In retrospect I feel that a more confident answer would have been unlike me. It was this moment I knew was coming but nothing really prepares you for when you're finally in it. Yes, I wanted to marry him. We'd known we wanted to get married almost from the very beginning of our relationship. Still, when that time comes and you have to actually face the thing you have been wanting, the decision seems much more overwhelming and incomprehensible than it did when you were just dreaming about it. 

And in that moment, regardless of how confident my answer was, I forged my loser-ness with his loser-ness. We were losers together, even before the wedding. Before the vows and the rings and then the road trip cross-country and the fights and confusion and the years of wedded insanity... we were first losers together when I said, "Yeaaah..." Because for the first time, we had this tangible thing that was ours. A relationship is between two people but it is much more fluid and unpredictable than an engagement. An engagement is definitively us, it has a goal for us made by us which will be carried out by no one but us. 
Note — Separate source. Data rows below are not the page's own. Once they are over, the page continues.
File: config.mk
export PLATFORM = sky130hd
export DESIGN_NAME = fetch_unit
export DESIGN_NICKNAME = d
export VERILOG_FILES = /design/src/rtl/fetch_unit.sv
export SDC_FILE = /design/constraint.sdc
export NUM_CORES = 1
export LEC_CHECK = 0
export CAP_MARGIN = 20
export CORE_ASPECT_RATIO = 0.8
export CORE_UTILIZATION = 49
export DETAILED_ROUTE_END_ITERATION = 7
export MAX_ROUTING_LAYER = met4
export PLACE_DENSITY = 0.87
export SYNTH_ARGS = -nofsm -noshare
export SYNTH_HDL_FRONTEND = slang
export SYNTH_SLANG_ARGS = --single-unit
File: constraint.sdc
create_clock -name clk -period 6.9 [get_ports clk]
set_input_delay 1.035 -clock clk [delete_from_list [all_inputs] [get_ports clk]]
set_output_delay 1.035 -clock clk [all_outputs]
set_load 0.05 [all_outputs]
File: src/rtl/fetch_unit.sv
// Instruction fetch unit: issues a request at pc, waits for the response with a
// bounded retry, holds the fetched word for the controller and computes the next pc.
module fetch_unit #(
    parameter logic [31:0] RESET_PC = 32'h0000_0000,
    parameter int unsigned TIMEOUT  = 255
) (
    input  logic        clk,
    input  logic        reset_n,
    input  logic        pcsrc,
    input  logic        jump,
    input  logic [31:0] signimm,
    input  logic        advance,
    output logic        imem_req,
    output logic [31:0] imem_addr,
    input  logic        imem_ready,
    input  logic        imem_rvalid,
    input  logic [31:0] imem_rdata,
    output logic [31:0] instr,
    output logic        instr_valid,
    output logic [5:0]  op,
    output logic [5:0]  funct,
    output logic [31:0] pc,
    output logic [31:0] pcplus4,
    output logic        fetch_timeout
);

    typedef enum logic [1:0] {
        S_IDLE,
        S_FETCH,
        S_WAIT,
        S_HOLD
    } state_t;

    localparam logic [31:0] PC_INIT     = RESET_PC & ~32'h3;
    localparam logic [7:0]  TIMEOUT_CNT = 8'(TIMEOUT);

    state_t      state_q, state_d;
    logic [31:0] pc_q, pc_d;
    logic [31:0] instr_q, instr_d;
    logic [7:0]  cnt_q, cnt_d;
    logic        timeout_q, timeout_d;
    logic [7:0]  cnt_inc;
    logic [31:0] pc_next;

    assign pcplus4       = pc_q + 32'd4;
    assign pc            = pc_q;
    assign imem_addr     = pc_q;
    assign instr         = instr_q;
    assign op            = instr_q[31:26];
    assign funct         = instr_q[5:0];
    assign imem_req      = (state_q == S_FETCH);
    assign instr_valid   = (state_q == S_HOLD);
    assign fetch_timeout = timeout_q;
    assign cnt_inc       = cnt_q + 8'd1;

    // Jump wins over branch; both targets keep bits [1:0] at zero.
    always_comb begin
        if (jump)
            pc_next = {pcplus4[31:28], instr_q[25:0], 2'b00};
        else if (pcsrc)
            pc_next = pcplus4 + (signimm << 2);
        else
            pc_next = pcplus4;
    end

    // NOTE: every signal assigned here gets a default first, so no path can infer a latch.
    always_comb begin
        state_d   = state_q;
        pc_d      = pc_q;
        instr_d   = instr_q;
        cnt_d     = cnt_q;
        timeout_d = timeout_q;
        unique case (state_q)
            S_IDLE: state_d = S_FETCH;
            S_FETCH: begin
                if (imem_ready) begin
                    if (imem_rvalid) begin
                        instr_d = imem_rdata;
                        state_d = S_HOLD;
                    end else begin
                        cnt_d   = 8'd0;
                        state_d = S_WAIT;
                    end
                end
            end
            S_WAIT: begin
                cnt_d = cnt_inc;
                // Data on the final counted cycle still wins over the timeout.
                if (imem_rvalid) begin
                    instr_d = imem_rdata;
                    state_d = S_HOLD;
                end else if (cnt_inc == TIMEOUT_CNT) begin
                    timeout_d = 1'b1;
                    cnt_d     = 8'd0;
                    state_d   = S_FETCH;
                end
            end
            S_HOLD: begin
                if (advance) begin
                    pc_d    = pc_next;
                    state_d = S_FETCH;
                end
            end
            default: state_d = S_IDLE;
        endcase
    end

    // NOTE: state uses non-blocking assignments so all flops update together at the edge.
    always_ff @(posedge clk) begin
        if (!reset_n) begin
            state_q   <= S_IDLE;
            pc_q      <= PC_INIT;
            instr_q   <= 32'd0;
            cnt_q     <= 8'd0;
            timeout_q <= 1'b0;
        end else begin
            state_q   <= state_d;
            pc_q      <= pc_d;
            instr_q   <= instr_d;
            cnt_q     <= cnt_d;
            timeout_q <= timeout_d;
        end
    end

endmodule

==> flow_summary_export.csv <==
group,metric,value,unit
status,status,"complete, no violations",
finish,final_cell_mix,"clkdlybuf4s50_1, nand2_1, a21oi_1",
drt,drcViolationCount,0,
clock_network,clkSinkCount,73,
timing,finalSetupViolations,0,
worst_setup_path,cp.required,7.12,ns
clock_network,post_cts_buffers,0,
clock_network,htree_levels,3,
yosys,synth_warnings,0,
grt,grt_use_total,30.1,%
yosys,ys_ff_latch,73,
worst_setup_path,path_class,"reg2reg",
placement,port-buffer-count,205,
finish,antenna_cells,0,
clock_network,clockBufferDepth,2,
grt,grt_max_degree,39,
drt,vias_per_cell,5.72,
yosys,yosysTopAreaCell,"dfxtp_1",
drt,vias,6082,
timing,rsz0062_at_grt,"no",
grt,grt_pass1_vias,5428,
clock_network,root_buffer,"clkbuf_16",
timing,slew-limit-headroom,28.7,%
clock_network,clkTransAtPathRegs,0.06,ns
grt,grt_pass1_wl,27800,um
yosys,synth_top_area_share,25.6,%
power_and_ir_drop,seq_power_share,33.2,%
finish,final_common_cell,"clkdlybuf4s50_1",
power_and_ir_drop,swShare,35.6,%
drt,wire_per_inst,16.9,um
worst_setup_path,timing.rr.start,"imem_addr[2]",
grt,busiest_layer,"met2",
timing,skew,0.00436,ns
finish,fillers,911,
min_path,min_to,"instr[9]",
yosys,synth_cell_types,62,
floorplan,ios,214,
job,drv_cap,0,
clock_network,cts_tree,"done",
power_and_ir_drop,power_frac_comb,33.0,%
timing,hold_violations,0,
yosys,syn_inst,770,
clock_network,cts_resized,0,
floorplan,die_area,12100,um2
drt,routed_wl,17900,um
yosys,async_reset_ff_share,0,%
placement,dp_slack,2.27,ns
finish,syn_to_final_growth,37.0,%
clock_network,cts_buffers,9,
worst_setup_path,regToRegSetupSlack,2.16,ns
power_and_ir_drop,power.total,1.45,mW
yosys,ys_seq_area_share,25.6,%
drt,firstDrtPassIters,5,
power_and_ir_drop,power.density,185,nW/um2
placement,place_hpwl,13700,um
yosys,syn_area,5710,um2
power_and_ir_drop,p_leak,3.07,nW
finish,drive_above_1_share,3.59,%
clock_network,clock_latency,0.33,ns
clock_network,ctsHoldBuffers,0,
worst_setup_path,crit_fanout,8,
worst_setup_path,worstPathArrival,4.96,ns
timing,layout_setup_ws,2.16,ns
floorplan,start_util,51.4,%
yosys,syn_area_per_cell,7.42,um2
timing,finalSetupTns,0,ns
worst_setup_path,endpoint_kind,"flop",
finish,layout.nets,1029,
min_path,hp-class,"reg2reg",
yosys,synth_top_flop_cell,"dfxtp_1",
floorplan,die_y,98.6,um
worst_setup_path,r2r_cells,15,
timing,maxSlewViolCount,0,
grt,antenna_found_initial,0,
floorplan,fp.dieW,123,um
grt,overflow,0,
grt,grt_util_met2,44.4,%
drt,ant_nets,0,
power_and_ir_drop,max-vdd-ir-drop,169,uV
placement,gp_congestion,0.949,
yosys,synth_area_leaders,"dfxtp_1, ha_1, a21oi_1",
yosys,synth_edf_count,0,
power_and_ir_drop,switchingPower,0.516,mW
min_path,hold-path-cell-count,2,
power_and_ir_drop,power.internal,0.933,mW
floorplan,rows,34,
timing,period_needed,4.74,ns
grt,use_met1,43.0,%
grt,met3_usage,3.53,%
worst_setup_path,worst_r2r_endpoint,"imem_addr[31]",
timing,timing.final.crit_share,68.7,%
timing,worst_slew_pin_slew,1.07,ns
worst_setup_path,crit_start,"imem_addr[2]",
timing,fmax,0.211,GHz
worst_setup_path,critPathLaunchType,"flop",
floorplan,core_region_area,11100,um2
power_and_ir_drop,clockPowerShare,33.8,%
finish,post-route-util,70.5,%
drt,drt_iter0_drc,542,
min_path,min_from,"instr[9]",
## how the worst max path moves through the flow
stage	slack [ns]	cells after the start	endpoint
final	2.16	15	imem_addr[31]
after global routing	1.87	15	imem_addr[31]
after CTS	2.24	15	imem_addr[31]
after detailed placement	2.27	15	imem_addr[31]
after global placement	2.33	15	imem_addr[31]
after floorplan	1.67	16	imem_addr[31]
## registers in the layout (all words and copies together), names as in the netlist
name,flops
cnt_q,8
fetch_timeout,1
imem_addr,30
instr,32
state_q,2
## kinds of logic after synthesis
group,after synthesis,share of synthesized area [%]
DFF,73,25.6
other,1,0.0657
xor gates and xnor gates,52,7.97
AOI/OAI and AO/OA,225,24.0
adders and majority gates,42,9.33
buffers and inverters,97,9.59
and+or+nand+nor,273,22.2
muxes,7,1.25
## critical path, cell delays in order (launching register included)
cell and delay (ns):
dfxtp_1 0.47, ha_1 0.25, and4_1 0.28, nand2_1 0.12, nor3_2 0.44, nand4_1 0.17
xnor2_1 0.34, ha_1 0.39, a21o_1 0.19, a211o_1 0.29, or3_1 0.39, o211ai_1 0.36
a211oi_1 0.16, or3_1 0.41, and3_1 0.18, o21a_1 0.17
## synthesized netlist by cell type (all sizes together), types with 8 or more instances
master  instances
ha             41
and3           15
clkbuf         29
o21ai          42
nand4          12
a21o           15
nand3          15
buf            51
nand2         123
xor2           22
dfxtp          73
xnor2          30
o211ai         14
a21oi          95
a211oi         13
nor3            8
and2            8
nor2           67
inv            15
## final cells by class
type	instances	area, um2	share of cell area, %
multi-input combinational	605	3720	47.5
timing repair buffer	210	2090	26.7
sequential	73	1460	18.7
clock buffer	10	229	2.93
tap	144	180	2.30
clock inverter	5	81.3	1.04
inverter	17	63.8	0.815
## metrics by stage
step | instance area (um2) | instances | hold WS [ns]
final | 7830 | 1064 | 0.462
after global routing | 7830 | 1064 | 0.484
after CTS | 7830 | 1064 | 0.463
after detailed placement | 7520 | 1049 | 0.455
after global placement | 7520 | 1049 | 0.452
after floorplan | 5730 | 775 | 0.480
## power by group through the flow
stage	sequential [mW]	clock, mW	combinational [mW]
floorplan	0.557	0	0.254
global route	0.484	0.512	0.509
detailed placement	0.489	0	0.473
CTS	0.480	0.495	0.476
global placement	0.489	0	0.470
finish	0.481	0.490	0.478
## metal layers
metal	routed length, um	share of wire, %	vias to the layer above
li1	-	-	2964
met1	8290	46	2773
met2	7720	43	319
met3	1640	9.2	26
met4	295	1.6	0
met5	0	0	-
Note: power is estimated with default switching activity, not from simulation.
On that day, we lost our selves--because a marriage begins long before the vows. A marriage begins when two people agree to get married and consequently agree that every decision from here until eternity is made by both, not one. 

Sure, I decide when I want to write a blog and he decides when he wants to buy coffee and we all decide when we're going to use the bathroom or make phone calls or cuddle with the dog. But we become aware that all things, even those small things, affect the other person and we begin to take that into account. This is the mindset that begins before marriage: you lose your self to accomodate the us that has just been made. So if I want to write a blog but I need to fold laundry, I do the laundry first. If he wants to buy coffee but it will make me late for work he skips out on the latte. We sacrifice and lose out on things we want for ourselves in order to benefit us as a whole. 

And in all the world there is no one I am more thankful for, more blessed by, more willing to be a loser with

I love you, Joseph. You make us such incredible losers.